(Saved entries)

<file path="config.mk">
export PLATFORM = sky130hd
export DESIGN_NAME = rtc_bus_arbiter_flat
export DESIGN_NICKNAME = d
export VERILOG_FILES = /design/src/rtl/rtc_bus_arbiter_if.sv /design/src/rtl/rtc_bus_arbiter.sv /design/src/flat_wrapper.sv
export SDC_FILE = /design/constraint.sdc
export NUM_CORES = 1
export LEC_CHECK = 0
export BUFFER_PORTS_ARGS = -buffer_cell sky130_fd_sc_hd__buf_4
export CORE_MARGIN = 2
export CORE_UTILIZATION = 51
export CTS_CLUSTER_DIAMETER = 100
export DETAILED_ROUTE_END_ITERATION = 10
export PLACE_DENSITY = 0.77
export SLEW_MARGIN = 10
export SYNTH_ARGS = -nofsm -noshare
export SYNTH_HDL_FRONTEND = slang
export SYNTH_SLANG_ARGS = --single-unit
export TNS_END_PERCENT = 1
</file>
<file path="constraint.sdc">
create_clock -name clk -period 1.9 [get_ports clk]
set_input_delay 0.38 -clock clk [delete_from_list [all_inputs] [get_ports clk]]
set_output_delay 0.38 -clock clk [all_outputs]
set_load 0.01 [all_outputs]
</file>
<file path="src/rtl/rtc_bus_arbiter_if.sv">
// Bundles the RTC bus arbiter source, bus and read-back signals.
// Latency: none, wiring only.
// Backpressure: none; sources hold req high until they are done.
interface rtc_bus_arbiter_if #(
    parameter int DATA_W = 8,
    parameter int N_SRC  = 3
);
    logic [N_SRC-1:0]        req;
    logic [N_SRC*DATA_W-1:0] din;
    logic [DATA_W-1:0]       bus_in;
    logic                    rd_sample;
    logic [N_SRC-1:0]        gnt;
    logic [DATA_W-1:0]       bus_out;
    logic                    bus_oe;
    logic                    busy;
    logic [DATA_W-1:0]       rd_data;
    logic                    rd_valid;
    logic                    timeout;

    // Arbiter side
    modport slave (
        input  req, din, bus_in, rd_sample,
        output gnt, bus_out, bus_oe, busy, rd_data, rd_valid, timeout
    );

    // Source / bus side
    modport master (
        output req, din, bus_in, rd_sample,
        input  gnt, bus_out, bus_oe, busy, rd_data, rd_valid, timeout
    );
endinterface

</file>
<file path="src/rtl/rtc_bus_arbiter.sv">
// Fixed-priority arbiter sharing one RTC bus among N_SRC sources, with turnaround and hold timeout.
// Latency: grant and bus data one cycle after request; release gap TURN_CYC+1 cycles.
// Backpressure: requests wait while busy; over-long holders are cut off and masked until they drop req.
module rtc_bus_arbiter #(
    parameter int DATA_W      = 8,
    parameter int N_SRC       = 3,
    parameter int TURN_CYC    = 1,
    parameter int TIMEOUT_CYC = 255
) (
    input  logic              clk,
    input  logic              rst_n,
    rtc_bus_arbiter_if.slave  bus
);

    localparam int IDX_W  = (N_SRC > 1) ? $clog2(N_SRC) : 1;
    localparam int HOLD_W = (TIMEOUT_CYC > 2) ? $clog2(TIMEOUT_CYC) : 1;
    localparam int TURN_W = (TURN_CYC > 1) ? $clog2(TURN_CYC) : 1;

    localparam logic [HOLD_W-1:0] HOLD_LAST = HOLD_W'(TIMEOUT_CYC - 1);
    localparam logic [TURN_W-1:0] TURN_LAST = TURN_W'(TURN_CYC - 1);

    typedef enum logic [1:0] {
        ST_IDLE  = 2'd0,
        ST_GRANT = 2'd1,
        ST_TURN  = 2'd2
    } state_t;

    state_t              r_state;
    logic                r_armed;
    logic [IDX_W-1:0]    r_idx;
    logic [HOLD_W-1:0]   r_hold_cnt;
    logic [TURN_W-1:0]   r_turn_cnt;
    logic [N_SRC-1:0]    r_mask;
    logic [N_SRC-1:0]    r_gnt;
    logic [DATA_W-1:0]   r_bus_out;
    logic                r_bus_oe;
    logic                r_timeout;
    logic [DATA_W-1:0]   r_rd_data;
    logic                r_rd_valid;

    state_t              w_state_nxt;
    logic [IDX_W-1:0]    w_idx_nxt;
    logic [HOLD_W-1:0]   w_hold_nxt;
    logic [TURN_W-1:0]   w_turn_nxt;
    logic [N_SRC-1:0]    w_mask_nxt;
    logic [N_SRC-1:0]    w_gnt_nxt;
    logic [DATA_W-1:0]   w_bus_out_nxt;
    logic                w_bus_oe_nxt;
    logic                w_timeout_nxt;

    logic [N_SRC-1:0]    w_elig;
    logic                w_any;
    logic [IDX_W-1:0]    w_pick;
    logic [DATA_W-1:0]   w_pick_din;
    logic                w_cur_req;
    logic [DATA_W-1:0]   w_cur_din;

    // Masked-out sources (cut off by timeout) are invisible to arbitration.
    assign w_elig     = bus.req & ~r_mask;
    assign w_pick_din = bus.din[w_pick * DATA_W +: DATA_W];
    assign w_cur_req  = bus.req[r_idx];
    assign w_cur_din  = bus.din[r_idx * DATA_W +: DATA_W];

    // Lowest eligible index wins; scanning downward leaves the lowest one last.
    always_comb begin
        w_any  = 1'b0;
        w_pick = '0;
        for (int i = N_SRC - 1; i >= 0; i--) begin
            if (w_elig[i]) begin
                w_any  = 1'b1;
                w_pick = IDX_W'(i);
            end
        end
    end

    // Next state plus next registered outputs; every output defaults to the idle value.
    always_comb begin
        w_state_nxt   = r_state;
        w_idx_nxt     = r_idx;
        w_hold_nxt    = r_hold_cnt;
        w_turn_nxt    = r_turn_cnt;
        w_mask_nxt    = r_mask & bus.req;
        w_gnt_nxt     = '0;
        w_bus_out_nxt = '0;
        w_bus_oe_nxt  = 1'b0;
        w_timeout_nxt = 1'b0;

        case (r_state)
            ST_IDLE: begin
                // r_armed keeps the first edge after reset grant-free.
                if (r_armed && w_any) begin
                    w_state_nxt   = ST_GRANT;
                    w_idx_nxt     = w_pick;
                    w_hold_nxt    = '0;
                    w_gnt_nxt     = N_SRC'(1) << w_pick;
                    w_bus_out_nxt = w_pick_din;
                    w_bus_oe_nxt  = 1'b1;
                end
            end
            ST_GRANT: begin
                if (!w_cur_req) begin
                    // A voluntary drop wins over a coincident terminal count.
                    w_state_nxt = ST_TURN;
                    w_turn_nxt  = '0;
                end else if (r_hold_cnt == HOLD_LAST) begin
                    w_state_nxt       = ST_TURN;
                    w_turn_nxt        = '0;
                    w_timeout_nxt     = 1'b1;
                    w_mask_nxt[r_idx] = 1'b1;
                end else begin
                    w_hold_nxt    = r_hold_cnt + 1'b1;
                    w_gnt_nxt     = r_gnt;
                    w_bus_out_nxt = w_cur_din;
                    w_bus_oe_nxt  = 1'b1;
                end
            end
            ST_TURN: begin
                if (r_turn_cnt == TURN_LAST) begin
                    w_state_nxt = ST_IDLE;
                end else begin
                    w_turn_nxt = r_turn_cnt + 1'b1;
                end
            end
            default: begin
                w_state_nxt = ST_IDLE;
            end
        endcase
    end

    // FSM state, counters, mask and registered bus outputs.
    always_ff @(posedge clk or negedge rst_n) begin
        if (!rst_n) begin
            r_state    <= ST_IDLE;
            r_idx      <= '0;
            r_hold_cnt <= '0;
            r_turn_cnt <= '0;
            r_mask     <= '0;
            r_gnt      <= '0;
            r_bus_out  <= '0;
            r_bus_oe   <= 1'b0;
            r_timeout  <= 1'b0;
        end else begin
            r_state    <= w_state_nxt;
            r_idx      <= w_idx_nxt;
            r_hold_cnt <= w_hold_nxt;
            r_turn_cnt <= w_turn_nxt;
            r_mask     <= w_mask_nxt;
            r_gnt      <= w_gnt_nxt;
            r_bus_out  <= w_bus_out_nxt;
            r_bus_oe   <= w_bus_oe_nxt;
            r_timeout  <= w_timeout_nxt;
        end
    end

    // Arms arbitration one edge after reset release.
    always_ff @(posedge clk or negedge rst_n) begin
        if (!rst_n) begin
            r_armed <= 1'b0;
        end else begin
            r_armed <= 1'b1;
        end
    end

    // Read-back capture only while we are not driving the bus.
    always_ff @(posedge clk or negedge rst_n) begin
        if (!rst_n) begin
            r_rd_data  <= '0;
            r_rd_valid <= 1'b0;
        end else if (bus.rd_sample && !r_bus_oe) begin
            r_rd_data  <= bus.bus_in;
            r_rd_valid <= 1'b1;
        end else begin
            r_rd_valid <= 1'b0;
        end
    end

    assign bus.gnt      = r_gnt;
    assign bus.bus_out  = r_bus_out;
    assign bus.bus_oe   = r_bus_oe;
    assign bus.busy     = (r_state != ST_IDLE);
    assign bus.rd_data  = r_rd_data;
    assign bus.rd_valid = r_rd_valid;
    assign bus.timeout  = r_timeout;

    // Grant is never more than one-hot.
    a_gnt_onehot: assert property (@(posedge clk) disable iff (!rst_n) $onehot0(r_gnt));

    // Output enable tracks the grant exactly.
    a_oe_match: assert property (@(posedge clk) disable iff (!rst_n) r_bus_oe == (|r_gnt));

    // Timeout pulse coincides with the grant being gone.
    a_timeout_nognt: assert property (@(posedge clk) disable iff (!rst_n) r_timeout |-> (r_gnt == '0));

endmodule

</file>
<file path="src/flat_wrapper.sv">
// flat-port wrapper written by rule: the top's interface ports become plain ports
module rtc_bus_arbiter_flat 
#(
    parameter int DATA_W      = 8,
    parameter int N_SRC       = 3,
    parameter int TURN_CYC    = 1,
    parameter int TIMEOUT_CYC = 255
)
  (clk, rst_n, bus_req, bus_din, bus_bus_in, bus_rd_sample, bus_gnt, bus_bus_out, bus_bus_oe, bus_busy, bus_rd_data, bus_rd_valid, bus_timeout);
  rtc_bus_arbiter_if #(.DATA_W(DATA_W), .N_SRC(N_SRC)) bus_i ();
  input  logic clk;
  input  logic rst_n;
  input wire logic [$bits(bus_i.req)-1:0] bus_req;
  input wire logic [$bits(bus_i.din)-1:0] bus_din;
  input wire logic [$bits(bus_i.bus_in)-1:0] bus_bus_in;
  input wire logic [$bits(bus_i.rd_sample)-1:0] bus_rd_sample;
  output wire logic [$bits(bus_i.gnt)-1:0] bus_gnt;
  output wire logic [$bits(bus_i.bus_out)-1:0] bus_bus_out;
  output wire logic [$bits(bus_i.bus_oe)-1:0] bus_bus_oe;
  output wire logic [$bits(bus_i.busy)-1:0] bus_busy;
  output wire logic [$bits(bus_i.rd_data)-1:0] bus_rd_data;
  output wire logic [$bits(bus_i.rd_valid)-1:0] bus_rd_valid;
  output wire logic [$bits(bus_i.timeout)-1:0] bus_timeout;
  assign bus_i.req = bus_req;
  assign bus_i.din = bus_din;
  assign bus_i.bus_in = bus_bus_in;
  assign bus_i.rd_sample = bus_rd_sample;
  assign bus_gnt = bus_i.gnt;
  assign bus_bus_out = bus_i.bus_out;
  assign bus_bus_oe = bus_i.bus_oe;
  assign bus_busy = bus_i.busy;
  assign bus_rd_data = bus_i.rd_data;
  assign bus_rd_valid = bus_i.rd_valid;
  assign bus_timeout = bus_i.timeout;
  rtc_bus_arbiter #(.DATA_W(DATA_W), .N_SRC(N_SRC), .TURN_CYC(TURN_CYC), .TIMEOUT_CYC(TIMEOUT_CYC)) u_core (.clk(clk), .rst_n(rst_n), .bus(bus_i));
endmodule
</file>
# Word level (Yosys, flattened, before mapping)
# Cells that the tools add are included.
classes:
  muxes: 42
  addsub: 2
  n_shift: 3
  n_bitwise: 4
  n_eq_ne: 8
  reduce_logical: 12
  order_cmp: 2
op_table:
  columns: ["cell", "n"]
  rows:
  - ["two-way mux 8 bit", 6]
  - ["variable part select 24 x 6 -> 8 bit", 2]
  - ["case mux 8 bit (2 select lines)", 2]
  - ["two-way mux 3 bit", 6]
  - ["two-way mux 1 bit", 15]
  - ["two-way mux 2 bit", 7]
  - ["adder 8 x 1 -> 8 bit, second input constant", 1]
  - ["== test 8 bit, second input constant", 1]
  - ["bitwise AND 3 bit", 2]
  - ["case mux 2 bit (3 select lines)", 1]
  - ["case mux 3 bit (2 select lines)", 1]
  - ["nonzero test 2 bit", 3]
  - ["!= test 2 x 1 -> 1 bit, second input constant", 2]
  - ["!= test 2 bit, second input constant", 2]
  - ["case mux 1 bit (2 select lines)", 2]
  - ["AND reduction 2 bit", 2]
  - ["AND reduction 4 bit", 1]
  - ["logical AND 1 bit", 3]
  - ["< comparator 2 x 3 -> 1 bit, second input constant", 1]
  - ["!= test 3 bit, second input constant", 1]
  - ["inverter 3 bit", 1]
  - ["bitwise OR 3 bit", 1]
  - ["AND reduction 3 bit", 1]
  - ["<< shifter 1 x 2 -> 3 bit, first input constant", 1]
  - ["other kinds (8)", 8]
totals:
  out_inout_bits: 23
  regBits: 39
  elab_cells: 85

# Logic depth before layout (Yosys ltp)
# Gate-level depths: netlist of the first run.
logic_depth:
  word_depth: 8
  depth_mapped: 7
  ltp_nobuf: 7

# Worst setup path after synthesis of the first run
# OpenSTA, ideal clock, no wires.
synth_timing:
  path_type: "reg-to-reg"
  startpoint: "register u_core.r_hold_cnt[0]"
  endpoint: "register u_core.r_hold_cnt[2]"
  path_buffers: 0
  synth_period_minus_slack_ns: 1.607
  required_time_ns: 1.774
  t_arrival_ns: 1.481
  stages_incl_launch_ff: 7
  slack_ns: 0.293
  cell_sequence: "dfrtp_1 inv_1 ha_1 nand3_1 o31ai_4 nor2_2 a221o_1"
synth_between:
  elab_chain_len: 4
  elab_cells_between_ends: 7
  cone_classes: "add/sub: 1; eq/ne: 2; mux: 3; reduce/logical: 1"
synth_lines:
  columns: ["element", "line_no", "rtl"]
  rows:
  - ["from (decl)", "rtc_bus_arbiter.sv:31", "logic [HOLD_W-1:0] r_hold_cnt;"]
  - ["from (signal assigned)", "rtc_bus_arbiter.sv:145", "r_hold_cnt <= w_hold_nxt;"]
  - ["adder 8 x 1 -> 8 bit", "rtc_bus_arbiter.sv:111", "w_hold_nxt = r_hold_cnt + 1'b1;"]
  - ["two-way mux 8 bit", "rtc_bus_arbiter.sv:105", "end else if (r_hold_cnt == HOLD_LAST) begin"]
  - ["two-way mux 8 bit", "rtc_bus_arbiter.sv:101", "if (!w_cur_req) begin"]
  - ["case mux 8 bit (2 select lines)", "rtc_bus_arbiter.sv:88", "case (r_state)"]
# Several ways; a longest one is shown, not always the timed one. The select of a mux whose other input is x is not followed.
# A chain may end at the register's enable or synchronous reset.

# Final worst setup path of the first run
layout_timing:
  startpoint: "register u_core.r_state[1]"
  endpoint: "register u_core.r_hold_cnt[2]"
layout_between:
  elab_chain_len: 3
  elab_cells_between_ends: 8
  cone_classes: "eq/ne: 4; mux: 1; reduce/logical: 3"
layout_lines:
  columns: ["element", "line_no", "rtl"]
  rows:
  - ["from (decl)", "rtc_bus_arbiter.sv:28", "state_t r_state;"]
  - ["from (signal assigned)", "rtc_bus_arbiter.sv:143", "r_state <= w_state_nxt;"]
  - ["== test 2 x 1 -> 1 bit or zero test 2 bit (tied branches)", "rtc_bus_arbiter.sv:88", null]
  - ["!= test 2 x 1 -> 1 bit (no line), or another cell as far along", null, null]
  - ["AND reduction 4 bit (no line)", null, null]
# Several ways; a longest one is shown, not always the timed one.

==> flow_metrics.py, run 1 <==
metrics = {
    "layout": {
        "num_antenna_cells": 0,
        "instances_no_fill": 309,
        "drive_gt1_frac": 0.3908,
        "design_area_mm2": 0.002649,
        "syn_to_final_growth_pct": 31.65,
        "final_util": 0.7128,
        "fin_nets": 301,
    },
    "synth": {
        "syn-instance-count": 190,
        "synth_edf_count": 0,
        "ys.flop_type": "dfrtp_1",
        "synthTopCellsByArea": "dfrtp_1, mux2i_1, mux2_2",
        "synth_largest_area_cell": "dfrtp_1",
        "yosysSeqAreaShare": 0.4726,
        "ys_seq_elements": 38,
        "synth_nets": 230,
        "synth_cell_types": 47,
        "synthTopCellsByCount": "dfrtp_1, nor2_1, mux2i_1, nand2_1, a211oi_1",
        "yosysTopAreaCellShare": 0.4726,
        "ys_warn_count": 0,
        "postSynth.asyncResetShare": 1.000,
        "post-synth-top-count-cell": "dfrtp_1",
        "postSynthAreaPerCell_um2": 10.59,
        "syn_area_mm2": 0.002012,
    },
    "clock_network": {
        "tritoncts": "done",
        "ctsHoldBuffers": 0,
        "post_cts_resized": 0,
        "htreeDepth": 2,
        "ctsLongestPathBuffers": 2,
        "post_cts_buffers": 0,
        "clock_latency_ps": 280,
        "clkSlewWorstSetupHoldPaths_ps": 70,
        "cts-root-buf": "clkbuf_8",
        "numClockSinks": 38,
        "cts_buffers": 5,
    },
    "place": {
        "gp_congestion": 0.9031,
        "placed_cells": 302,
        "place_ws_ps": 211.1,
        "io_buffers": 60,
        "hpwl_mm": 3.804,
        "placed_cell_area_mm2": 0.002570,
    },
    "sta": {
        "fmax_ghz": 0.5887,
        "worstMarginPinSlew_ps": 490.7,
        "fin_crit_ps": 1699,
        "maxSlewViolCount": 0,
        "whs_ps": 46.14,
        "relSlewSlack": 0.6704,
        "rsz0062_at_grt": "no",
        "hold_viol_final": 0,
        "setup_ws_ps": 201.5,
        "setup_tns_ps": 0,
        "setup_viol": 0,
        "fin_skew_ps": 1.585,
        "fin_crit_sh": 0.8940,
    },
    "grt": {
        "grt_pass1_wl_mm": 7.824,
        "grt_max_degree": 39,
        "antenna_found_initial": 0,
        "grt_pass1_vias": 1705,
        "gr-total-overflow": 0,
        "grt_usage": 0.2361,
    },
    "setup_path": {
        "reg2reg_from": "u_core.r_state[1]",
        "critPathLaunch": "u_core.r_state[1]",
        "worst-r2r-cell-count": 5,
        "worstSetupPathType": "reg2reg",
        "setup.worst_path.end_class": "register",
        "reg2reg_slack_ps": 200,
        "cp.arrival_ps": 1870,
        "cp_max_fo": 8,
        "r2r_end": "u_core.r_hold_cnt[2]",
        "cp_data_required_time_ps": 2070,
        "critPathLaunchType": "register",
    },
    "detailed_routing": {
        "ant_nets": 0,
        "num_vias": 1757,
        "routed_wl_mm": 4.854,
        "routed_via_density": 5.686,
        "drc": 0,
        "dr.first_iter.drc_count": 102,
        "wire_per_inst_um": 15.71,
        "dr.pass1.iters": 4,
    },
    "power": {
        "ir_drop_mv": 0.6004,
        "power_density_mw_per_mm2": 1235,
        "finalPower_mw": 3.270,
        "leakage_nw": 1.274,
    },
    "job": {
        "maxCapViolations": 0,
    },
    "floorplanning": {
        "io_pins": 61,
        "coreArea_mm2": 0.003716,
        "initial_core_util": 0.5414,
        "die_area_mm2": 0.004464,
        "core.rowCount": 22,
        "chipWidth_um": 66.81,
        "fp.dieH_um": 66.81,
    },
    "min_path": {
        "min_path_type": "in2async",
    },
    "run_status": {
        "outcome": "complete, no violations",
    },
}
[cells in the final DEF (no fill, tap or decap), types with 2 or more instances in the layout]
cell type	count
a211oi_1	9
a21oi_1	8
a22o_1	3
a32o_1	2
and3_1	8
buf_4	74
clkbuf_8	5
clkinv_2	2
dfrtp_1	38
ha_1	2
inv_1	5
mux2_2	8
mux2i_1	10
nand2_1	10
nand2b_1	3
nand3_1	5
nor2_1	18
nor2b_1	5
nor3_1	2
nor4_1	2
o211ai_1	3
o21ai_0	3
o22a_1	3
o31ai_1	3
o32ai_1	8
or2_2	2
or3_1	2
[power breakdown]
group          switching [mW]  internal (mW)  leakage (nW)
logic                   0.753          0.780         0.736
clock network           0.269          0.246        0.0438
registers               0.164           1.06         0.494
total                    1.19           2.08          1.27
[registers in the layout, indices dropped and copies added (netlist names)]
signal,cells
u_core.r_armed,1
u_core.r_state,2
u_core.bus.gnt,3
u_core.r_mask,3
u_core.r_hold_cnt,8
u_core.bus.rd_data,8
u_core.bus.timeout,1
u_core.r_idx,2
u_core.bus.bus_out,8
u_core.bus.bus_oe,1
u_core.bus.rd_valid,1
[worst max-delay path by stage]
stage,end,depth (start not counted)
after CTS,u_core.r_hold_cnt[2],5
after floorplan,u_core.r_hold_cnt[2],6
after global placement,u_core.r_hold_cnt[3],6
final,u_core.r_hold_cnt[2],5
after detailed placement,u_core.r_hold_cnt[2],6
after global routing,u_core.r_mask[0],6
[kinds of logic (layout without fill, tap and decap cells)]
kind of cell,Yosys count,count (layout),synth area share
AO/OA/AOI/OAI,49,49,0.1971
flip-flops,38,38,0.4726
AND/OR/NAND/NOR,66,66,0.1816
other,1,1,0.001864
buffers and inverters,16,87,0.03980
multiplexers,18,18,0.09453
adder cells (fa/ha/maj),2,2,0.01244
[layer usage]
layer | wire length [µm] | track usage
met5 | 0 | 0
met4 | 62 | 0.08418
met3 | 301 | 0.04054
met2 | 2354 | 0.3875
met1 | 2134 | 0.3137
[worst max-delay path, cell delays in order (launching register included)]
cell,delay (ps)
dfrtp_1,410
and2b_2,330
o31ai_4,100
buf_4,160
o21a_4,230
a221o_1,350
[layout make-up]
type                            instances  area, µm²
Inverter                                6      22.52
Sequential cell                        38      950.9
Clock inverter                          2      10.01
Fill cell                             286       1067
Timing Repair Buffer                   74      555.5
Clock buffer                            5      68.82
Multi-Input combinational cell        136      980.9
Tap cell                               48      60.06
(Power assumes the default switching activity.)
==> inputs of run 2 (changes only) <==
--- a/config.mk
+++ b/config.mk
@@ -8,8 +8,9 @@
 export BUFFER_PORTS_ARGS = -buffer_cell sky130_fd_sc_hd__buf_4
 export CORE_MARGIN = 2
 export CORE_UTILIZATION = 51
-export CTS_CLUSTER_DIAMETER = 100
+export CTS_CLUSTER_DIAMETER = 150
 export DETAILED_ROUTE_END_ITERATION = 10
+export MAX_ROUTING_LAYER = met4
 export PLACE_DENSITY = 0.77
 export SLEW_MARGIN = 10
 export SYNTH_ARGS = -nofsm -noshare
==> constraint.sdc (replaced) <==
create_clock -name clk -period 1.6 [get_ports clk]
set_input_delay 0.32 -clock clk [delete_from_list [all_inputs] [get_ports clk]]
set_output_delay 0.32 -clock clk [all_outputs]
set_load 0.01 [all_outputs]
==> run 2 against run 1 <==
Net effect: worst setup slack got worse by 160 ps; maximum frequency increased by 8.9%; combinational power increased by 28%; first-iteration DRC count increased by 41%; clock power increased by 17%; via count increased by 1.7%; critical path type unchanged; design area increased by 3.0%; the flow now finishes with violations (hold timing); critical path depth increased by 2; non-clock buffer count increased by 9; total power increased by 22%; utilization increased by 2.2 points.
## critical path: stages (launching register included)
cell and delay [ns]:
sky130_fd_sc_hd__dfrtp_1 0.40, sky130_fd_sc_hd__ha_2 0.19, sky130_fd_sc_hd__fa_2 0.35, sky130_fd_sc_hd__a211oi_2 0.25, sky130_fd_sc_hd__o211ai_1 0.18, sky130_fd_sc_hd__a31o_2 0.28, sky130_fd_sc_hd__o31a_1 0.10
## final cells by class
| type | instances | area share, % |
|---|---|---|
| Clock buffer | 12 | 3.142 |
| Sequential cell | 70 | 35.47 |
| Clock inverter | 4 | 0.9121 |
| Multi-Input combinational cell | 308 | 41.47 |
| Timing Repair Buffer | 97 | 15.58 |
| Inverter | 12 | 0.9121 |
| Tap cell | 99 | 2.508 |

## Exercise prompt:
Verbatim output is expected for the lines from the start of the data to the line in which "export SYNTH_SLANG_ARGS = --single-unit" appears, both included.

## Written reply:
<file path="config.mk">
export PLATFORM = sky130hd
export DESIGN_NAME = rtc_bus_arbiter_flat
export DESIGN_NICKNAME = d
export VERILOG_FILES = /design/src/rtl/rtc_bus_arbiter_if.sv /design/src/rtl/rtc_bus_arbiter.sv /design/src/flat_wrapper.sv
export SDC_FILE = /design/constraint.sdc
export NUM_CORES = 1
export LEC_CHECK = 0
export BUFFER_PORTS_ARGS = -buffer_cell sky130_fd_sc_hd__buf_4
export CORE_MARGIN = 2
export CORE_UTILIZATION = 51
export CTS_CLUSTER_DIAMETER = 100
export DETAILED_ROUTE_END_ITERATION = 10
export PLACE_DENSITY = 0.77
export SLEW_MARGIN = 10
export SYNTH_ARGS = -nofsm -noshare
export SYNTH_HDL_FRONTEND = slang
export SYNTH_SLANG_ARGS = --single-unit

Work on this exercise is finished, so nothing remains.